‘Secretbook’ Lets You Encode Hidden Messages in Your Facebook Pics
Peter Fairbrother
zenadsl6186 at zen.co.uk
Fri Apr 12 03:22:09 BST 2013
On 12/04/13 00:01, Ben Liddicott wrote:
> That isn't possible, up to a limit. Proof is that any such
> transformation can carry only a limited number of bits of data.
> Therefore any steganographic message can be destroyed by a
> transformation using the same stego technique to embed a different
> message of sufficient length.
That proof doesn't work - the choice of which message/image to send can
be significant.
There is, in real life, no such thing as the entropy of a message - it
depends on context, and like physical entropy, only the entropy of the
entire system has meaning.
Consider one bit - it may be an error, it may be "one sugar please", it
may be the press of the button which launches a nuclear attack.

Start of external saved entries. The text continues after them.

File: src/rtl/stack_unit_pkg.sv
// -----------------------------------------------------------------------------
// stack_unit_pkg
// Shared definitions for the parameter/return stack engine:
//   - FSM state encoding
//   - register-file indices of the pointer registers
//   - default stack bases and depth
//   - the latched-operation record carried from IDLE through WB
// -----------------------------------------------------------------------------
package stack_unit_pkg;

  typedef enum logic [1:0] {
    ST_IDLE = 2'd0,
    ST_MEM  = 2'd1,
    ST_WB   = 2'd2
  } state_e;

  typedef enum logic [3:0] {
    REG_PC  = 4'd0,
    REG_PSP = 4'd1,
    REG_RSP = 4'd2,
    REG_IOR = 4'd15
  } reg_idx_e;

  localparam logic [15:0] DEF_PSP_BASE = 16'd192;
  localparam logic [15:0] DEF_RSP_BASE = 16'd224;
  localparam logic [15:0] DEF_DEPTH    = 16'd32;

  // Everything about one push/pop that must survive after the request cycle.
  typedef struct packed {
    logic        stack;   // 0 = parameter stack, 1 = return stack
    logic        push;    // 1 = push, 0 = pop
    logic [15:0] addr;    // memory address of the access
    logic [15:0] new_sp;  // pointer value committed in WB
    logic [15:0] data;    // push value
  } op_t;

  // Register-file slot holding the pointer of the selected stack.
  function automatic reg_idx_e sp_reg(input logic stack);
    return stack ? REG_RSP : REG_PSP;
  endfunction

endpackage
===== config.mk =====
export PLATFORM = sky130hd
export DESIGN_NAME = dct_transpose_buf
export DESIGN_NICKNAME = d
export VERILOG_FILES = /design/src/rtl/dct_transpose_buf.sv
export SDC_FILE = /design/constraint.sdc
export NUM_CORES = 2
export LEC_CHECK = 0
export BUFFER_PORTS_ARGS = -buffer_cell sky130_fd_sc_hd__buf_2
export CAP_MARGIN = 15
export CORE_MARGIN = 2
export CORE_UTILIZATION = 62
export CTS_CLUSTER_SIZE = 10
export DETAILED_ROUTE_END_ITERATION = 16
export GPL_TIMING_DRIVEN = 0
export PLACE_DENSITY = 0.8
export SLEW_MARGIN = 15
export SYNTH_ARGS = -nofsm -noshare
export SYNTH_HDL_FRONTEND = slang
export SYNTH_SLANG_ARGS = --single-unit

===== constraint.sdc =====
create_clock -name clk -period 3.9 [get_ports clk]
set_input_delay 0.78 -clock clk [delete_from_list [all_inputs] [get_ports clk]]
set_output_delay 0.78 -clock clk [all_outputs]
set_load 0.05 [all_outputs]

===== src/rtl/dct_transpose_buf.sv =====
// 8x8 DCT transpose buffer: rescales row-pass rows, stores them ping-pong and emits columns; first column 1 cycle after row 8.
// Backpressure: in_ready drops only when both banks are full; columns hold stable while out_ready is low.
module dct_transpose_buf #(
  parameter int IN_W  = 12,
  parameter int OUT_W = 8,
  parameter int SHIFT = 4
) (
  input  logic               clk,
  input  logic               rst_n,
  input  logic               flush,
  input  logic               in_valid,
  output logic               in_ready,
  input  logic [8*IN_W-1:0]  in_data,
  output logic               out_valid,
  input  logic               out_ready,
  output logic [8*OUT_W-1:0] out_data,
  output logic [2:0]         out_col,
  output logic               out_last,
  output logic [7:0]         sat_cnt
);
  localparam int TW = IN_W + 1;
  localparam logic signed [TW-1:0] RND   = TW'(2 ** (SHIFT - 1));
  localparam logic signed [TW-1:0] MAX_V = TW'(2 ** (OUT_W - 1) - 1);
  localparam logic signed [TW-1:0] MIN_V = ~MAX_V;

  logic [OUT_W-1:0] mem [2][8][8];
  logic [1:0]       full;
  logic             wbank;
  logic             rbank;
  logic [2:0]       wrow;
  logic [2:0]       rcol;
  logic             wr_fire;
  logic             rd_fire;

  logic signed [TW-1:0] x_ext [8];
  logic signed [TW-1:0] t_val [8];
  logic [OUT_W-1:0]     conv  [8];
  logic [7:0]           sat_lane;
  logic [3:0]           sat_sum;
  logic [8:0]           sat_add;

  assign in_ready  = !full[wbank];
  assign out_valid = full[rbank];
  assign out_col   = rcol;
  assign out_last  = out_valid && (rcol == 3'd7);
  assign wr_fire   = in_valid && in_ready;
  assign rd_fire   = out_valid && out_ready;

  // Round half up, then clamp to the signed output range.
  always_comb begin
    sat_lane = '0;
    sat_sum  = '0;
    for (int c = 0; c < 8; c++) begin
      x_ext[c] = {in_data[(8-c)*IN_W-1], in_data[(7-c)*IN_W +: IN_W]};
      t_val[c] = (x_ext[c] + RND) >>> SHIFT;
      if (t_val[c] > MAX_V) begin
        conv[c]     = MAX_V[OUT_W-1:0];
        sat_lane[c] = 1'b1;
      end else if (t_val[c] < MIN_V) begin
        conv[c]     = MIN_V[OUT_W-1:0];
        sat_lane[c] = 1'b1;
      end else begin
        conv[c] = t_val[c][OUT_W-1:0];
      end
      sat_sum = sat_sum + {3'b000, sat_lane[c]};
    end
    sat_add = {1'b0, sat_cnt} + {5'b00000, sat_sum};
  end

  always_comb begin
    out_data = '0;
    for (int r = 0; r < 8; r++) begin
      out_data[(7-r)*OUT_W +: OUT_W] = mem[rbank][r][rcol];
    end
  end

  // Write and read complete on different banks, so both flag updates can land together.
  always_ff @(posedge clk or negedge rst_n) begin
    if (!rst_n) begin
      full    <= '0;
      wbank   <= 1'b0;
      rbank   <= 1'b0;
      wrow    <= '0;
      rcol    <= '0;
      sat_cnt <= '0;
      for (int b = 0; b < 2; b++) begin
        for (int r = 0; r < 8; r++) begin
          for (int c = 0; c < 8; c++) begin
            mem[b][r][c] <= '0;
          end
        end
      end
    end else if (flush) begin
      full    <= '0;
      wbank   <= 1'b0;
      rbank   <= 1'b0;
      wrow    <= '0;
      rcol    <= '0;
      sat_cnt <= '0;
    end else begin
      if (wr_fire) begin
        for (int c = 0; c < 8; c++) begin
          mem[wbank][wrow][c] <= conv[c];
        end
        sat_cnt <= sat_add[8] ? 8'hFF : sat_add[7:0];
        wrow    <= wrow + 3'd1;
        if (wrow == 3'd7) begin
          full[wbank] <= 1'b1;
          wbank       <= ~wbank;
        end
      end
      if (rd_fire) begin
        rcol <= rcol + 3'd1;
        if (rcol == 3'd7) begin
          full[rbank] <= 1'b0;
          rbank       <= ~rbank;
        end
      end
    end
  end
endmodule


After elaboration in Yosys (flattened, before gate mapping). Cells that the tools add are included.

Register bits after elaboration: 1042. Input bits: 101. Output and inout bits: 78. Logic and storage cells: 331.

$add $sub $neg: 18. Order comparisons: 26. Eq/ne operators: 2. Muxes and demuxes: 126. Bitwise operators: 10. Reductions and logical operators: 15.

Operator list (number): $bwmux 1024 (8); $mux 512 (11); $demux 512 s1 (8); $demux 64 s3 (8); $mux 8 (36); $bmux 8 s3 (8); $add 12x5->13 const B (8); $gt 9x8->1 const B (8); $lt 9x8->1 const B (8); $mux 64 (1); $mux 56 (1); $mux 48 (1); $mux 40 (1); $mux 32 (1); $mux 1 (28); $mux 24 (1); $add 4x1->4 (4); $mux 16 (1); $mux 2 (6); $mux 3 (4); $add 8x4->9 (1); $ge 4x4->1 const B (2); $not 3->4 (2); $reduce_bool 2->1 (4); other kinds (19) (36).

Depth between registers and ports, before layout.
Depth after elaboration: 15. Gate-level depth with buffers: 17. Gate-level depth less buffers: 16.

Worst setup path after synthesis. No wires, ideal clock.

Kind: input to register. From: input port in_data[87]. To: register sat_cnt[6]. Setup time: 0.086 ns. Data arrival time: 4.626 ns. Data required time: 3.814 ns. Setup slack: -0.812 ns. Cell stages on the path: 17. Buffers on the path: 1. Cell sequence: ha_1 -> clkbuf_1 -> inv_1 -> xnor2_1 -> nor2_1 -> fa_1 -> fa_1 -> inv_1 -> fa_1 -> fa_1 -> inv_1 -> fa_1 -> a211o_1 -> o211ai_1 -> nor2_1 -> and4b_1 -> nor3_1.

Word-level cells in the longest chain between the ends: 15. Elaborated cells on any way between the ends: 16. Those cells by class: add/sub: 9; order compare: 2; mux: 5.

RTL lines: start, declared (RTL line 13) `input logic [8*IN_W-1:0] in_data,`; $add 12x5->13 * (RTL line 55) `t_val[c] = (x_ext[c] + RND) >>> SHIFT;`; $lt 9x8->1 (RTL line 59) `end else if (t_val[c] < MIN_V) begin`; $mux 1 (RTL line 59); $mux 1 * (RTL line 56) `if (t_val[c] > MAX_V) begin`; $add 1x1->2 * (RTL line 65) `sat_sum = sat_sum + {3'b000, sat_lane[c]};`; $add 2x1->3 * (RTL line 65); $add 3x1->4 * (RTL line 65); $add 4x1->4 * (4 in a row) (RTL line 65); $add 8x4->9 * (RTL line 67) `sat_add = {1'b0, sat_cnt} + {5'b00000, sat_sum};`; $mux 8 * (RTL line 105) `sat_cnt <= sat_add[8] ? 8'hFF : sat_add[7:0];`; $mux 8 * (RTL line 101) `if (wr_fire) begin`; $mux 8 * (RTL line 93) `end else if (flush) begin`; end signal, assigned (RTL line 105); end, declared (RTL line 19) `output logic [7:0] sat_cnt`.

Every way passes the cells marked *; elsewhere a longest branch is shown, timed or not. The select of a mux whose other input is x is not followed. A chain may end at the register's enable or synchronous reset.

Worst setup path after layout.
From: input port in_data[91]. To: register sat_cnt[6].

Same word-level chain as after synthesis.

==> flow_summary.json <==
{
  "syn_avg_cell_area_um2": 11.0,
  "globalRoute.totalOverflow": 0,
  "slew_headroom_pct": 4.61,
  "violations": "setup timing",
  "status": "finished with violations",
  "leakage_nw": 23.2,
  "die_w_um": 279,
  "crit_path_end_kind": "register",
  "grt_use_total_pct": 44.2,
  "cts_htree_levels": 3,
  "cp_max_fo": 4,
  "rsz0062_at_grt": "true",
  "p_int_mw": 18.3,
  "root_buffer": "clkbuf_16",
  "wl_per_cell_um": 30.6,
  "first_global_vias": 37727,
  "syn_area_mm2": 0.0469,
  "r2r-end": "mem[396]",
  "synth_cells": 4266,
  "cts_buffer_depth": 3,
  "max_freq_mhz": 244,
  "clk_pin_slew_ns": 0.05,
  "vias_per_cell": 7.05,
  "r2r_slack_ns": -0.01,
  "ir_drop_mv": 0.333,
  "dr.pass1.iters": 8,
  "vias": 39135,
  "dp.cells": 5397,
  "start_kind": "input port",
  "gp_routability_congestion": 1.03,
  "finalSetupViolCount": 29,
  "fin_crit_sh_pct": 105,
  "finalWorstSetupSlack_ns": -0.195,
  "core-area_mm2": 0.0747,
  "comb_power_share_pct": 14.5,
  "worstPathArrival_ns": 4.65,
  "drt_wl_total_mm": 170,
  "synthFlopType": "dfrtp_1",
  "cts_tree": "built",
  "fill_cells": 5129,
  "numCtsBuffers": 115,
  "finClkSkew_ns": 0.0211,
  "power_density_mw_per_mm2": 477,
  "swShare_pct": 27.8,
  "total_power_mw": 25.3,
  "seq_power_share_pct": 48.0,
  "pin_count": 179,
  "rows": 100,
  "drv_slew": 0,
  "hold_buffers": 0,
  "synthDistinctLibCells": 76,
  "synth-edff-count": 0,
  "drt_iter0_markers": 6412,
  "worstMarginPinSlew_ns": 1.43,
  "port_buffers": 144,
  "start_util_pct": 62.8,
  "path_class": "input port to register",
  "nNetsFinal": 4689,
  "layoutNonFillerInstCount": 5551,
  "fp.dieH_um": 279,
  "worstHoldPathType": "input port to async pin",
  "timing_hold_violations_final": 0,
  "antenna_found_initial": 12,
  "crit_required_ns": 4.45,
  "drc": 0,
  "p_clk_share_pct": 37.5,
  "clkSinkCount": 1042,
  "fin_crit_ns": 4.09,
  "grt_pass1_wl_mm": 247,
  "dp_hpwl_mm": 121,
  "ant_nets": 0,
  "maxCapViolCount": 0,
  "ys_ff_latch": 1042,
  "ys_seq_area_share_pct": 55.6,
  "area_delta_synth_final_pct": 13.3,
  "ys_async_sr_fraction_pct": 100,
  "reg2reg_depth": 7,
  "r2r_start": "wrow[2]",
  "grt_max_degree": 144,
  "insertion_delay_ns": 0.70,
  "p_sw_mw": 7.04,
  "yosys_warnings": 0,
  "synth_fp_nets": 4390,
  "drive_above_1_share_pct": 17.6,
  "dieArea_mm2": 0.0778
}
[metrics by stage]
step           instance area (um^2)  hold WS, ns  setup WS [ns]  setup TNS (ns)  util, %
2_1_floorplan                 47000        0.445         -0.329           -1.89        -
3_3_place_gp                  48900        0.455         -20.15               -     65.4
3_5_place_dp                  49200        0.465          -1.54          -25.81     65.9
4_1_cts                       52800       0.0916         -0.150          -0.366     70.6
5_1_grt                       53100        0.116         -0.271           -1.45     71.1
6_report                      53100       0.0440         -0.195           -1.21     71.1
[logic make-up (layout without fill, tap and decap cells)]
family / Yosys count / count (layout) / share of synthesized area (%)
flip-flops: 1042 / 1042 / 55.6
other: 0 / 4 / 0
AND/OR/NAND/NOR: 1278 / 1278 / 11.1
XOR/XNOR: 17 / 17 / 0.318
adder cells (fa/ha/maj): 23 / 23 / 0.694
multiplexers: 330 / 330 / 15.6
buffers and inverters: 395 / 707 / 3.46
AO/OA/AOI/OAI: 1181 / 1181 / 13.2
[power groups by stage]
stage	Sequential, mW	Combinational, mW	Clock, mW
after floorplan	12.2	2.10	0
after global placement	12.3	3.32	0
after detailed placement	12.3	3.46	0
after CTS	12.1	3.51	9.37
after global routing	12.2	3.85	9.85
final	12.2	3.67	9.49
[what timing repair did]
item / in CTS / in global routing
resized for setup: 150 / 66
setup buffers: 12 / 11
setup endpoints to repair: 72 / 65
gates cloned: 0 / 1
endpoints found under the hold margin: 0 / 0
pin swaps: 14 / 13
[worst max-delay path, cell delays in order]
cell,delay (ns)
buf_2,0.12
and4_4,0.24
nand3_4,0.09
nor2_4,0.32
fa_1,0.51
fa_1,0.52
inv_2,0.05
fa_1,0.56
fa_2,0.22
inv_2,0.04
fa_2,0.35
a211o_1,0.27
o211ai_1,0.17
nor2_2,0.10
a21oi_1,0.22
nor3_2,0.07
[how the worst max path moves through the flow]
stage | start | endpoint | slack (ns) | cells past startpoint
global placement | rst_n | mem[954] | -20.15 | 1
global route | in_data[64] | sat_cnt[6] | -0.27 | 17
floorplan | in_data[63] | sat_cnt[6] | -0.33 | 17
detailed placement | in_data[65] | sat_cnt[6] | -1.54 | 16
finish | in_data[91] | sat_cnt[6] | -0.19 | 16
CTS | in_data[63] | sat_cnt[6] | -0.15 | 17
[synthesized netlist by cell type (8+ instances only)]
cell | number | area share (%)
dfrtp_1 | 1042 | 56
nand2_1 | 945 | 7.6
o21ai_0 | 918 | 9.8
mux4_2 | 320 | 15
clkbuf_1 | 284 | 2.3
nor2_1 | 208 | 1.7
a21oi_1 | 166 | 1.8
buf_2 | 64 | 0.68
nand3_1 | 37 | 0.39
ha_1 | 18 | 0.48
inv_1 | 18 | 0.14
buf_1 | 14 | 0.11
a31oi_1 | 12 | 0.16
and4_1 | 11 | 0.21
o21ai_1 | 11 | 0.12
nand4_1 | 10 | 0.13
nor3_1 | 10 | 0.11
xnor2_1 | 10 | 0.19
mux2i_1 | 9 | 0.19
o211ai_1 | 9 | 0.14
o22ai_1 | 9 | 0.12
nand2b_1 | 8 | 0.11
[per-layer routing]
| metal | track usage, % | wire, um |
|---|---|---|
| met1 | 57.2 | 57300 |
| met3 | 20.8 | 28600 |
| met5 | 0 | 91 |
| met4 | 28.0 | 13100 |
| met2 | 60.2 | 70500 |
[area by class of cell]
type                       count  area (um^2)  area share (%)
clock inverter                 4         26.3          0.0495
multi-input combinational   2829        19400            36.5
antenna                        4         10.0          0.0188
inverter                      18         75.1           0.141
timing repair buffer         187         1370            2.57
tap                          969         1210            2.28
buffer                       372         1980            3.72
clock buffer                 126         3000            5.66
sequential                  1042        26100            49.1
[placed cells by master, fill, tap and decap left out, types with 5 or more instances in the layout]
cell,n
o22ai_1,9
nand2b_1,8
buf_6,14
inv_1,14
nand2_1,944
a31oi_1,12
nor3_1,9
buf_16,12
and3_1,6
clkbuf_8,9
o21ai_1,23
clkbuf_2,14
mux4_2,320
and4_1,9
a21o_1,6
buf_8,12
nor2_1,204
and2_1,5
buf_4,50
dfrtp_1,1041
buf_12,8
o21ai_0,901
mux2i_1,9
buf_2,166
a21oi_1,165
nand3_1,35
clkbuf_1,265
xor2_1,7
clkbuf_16,120
ha_1,16
clkbuf_4,13
o21ai_2,6
nand4_1,10
o211ai_1,9
xnor2_1,8
[state kept, by name, summed over array words and instances (netlist names)]
signal / count
wbank: 1
mem: 1024
sat_cnt: 8
wrow: 3
out_col: 3
rbank: 1
full: 2
Power figures use the tool's default switching activity.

It
depends on what the bit is connected to.
As we don't know the whole system - parts of it, eg a codebook to
translate message choice to hidden message, are hidden from us - we
can't talk about the entropy of the image in a meaningful way.
> The limit is that the technique cannot destroy parts of the image that
> humans care about, which is by definition limited to things which are
> noticeable - at which point it is arguably no longer steganography.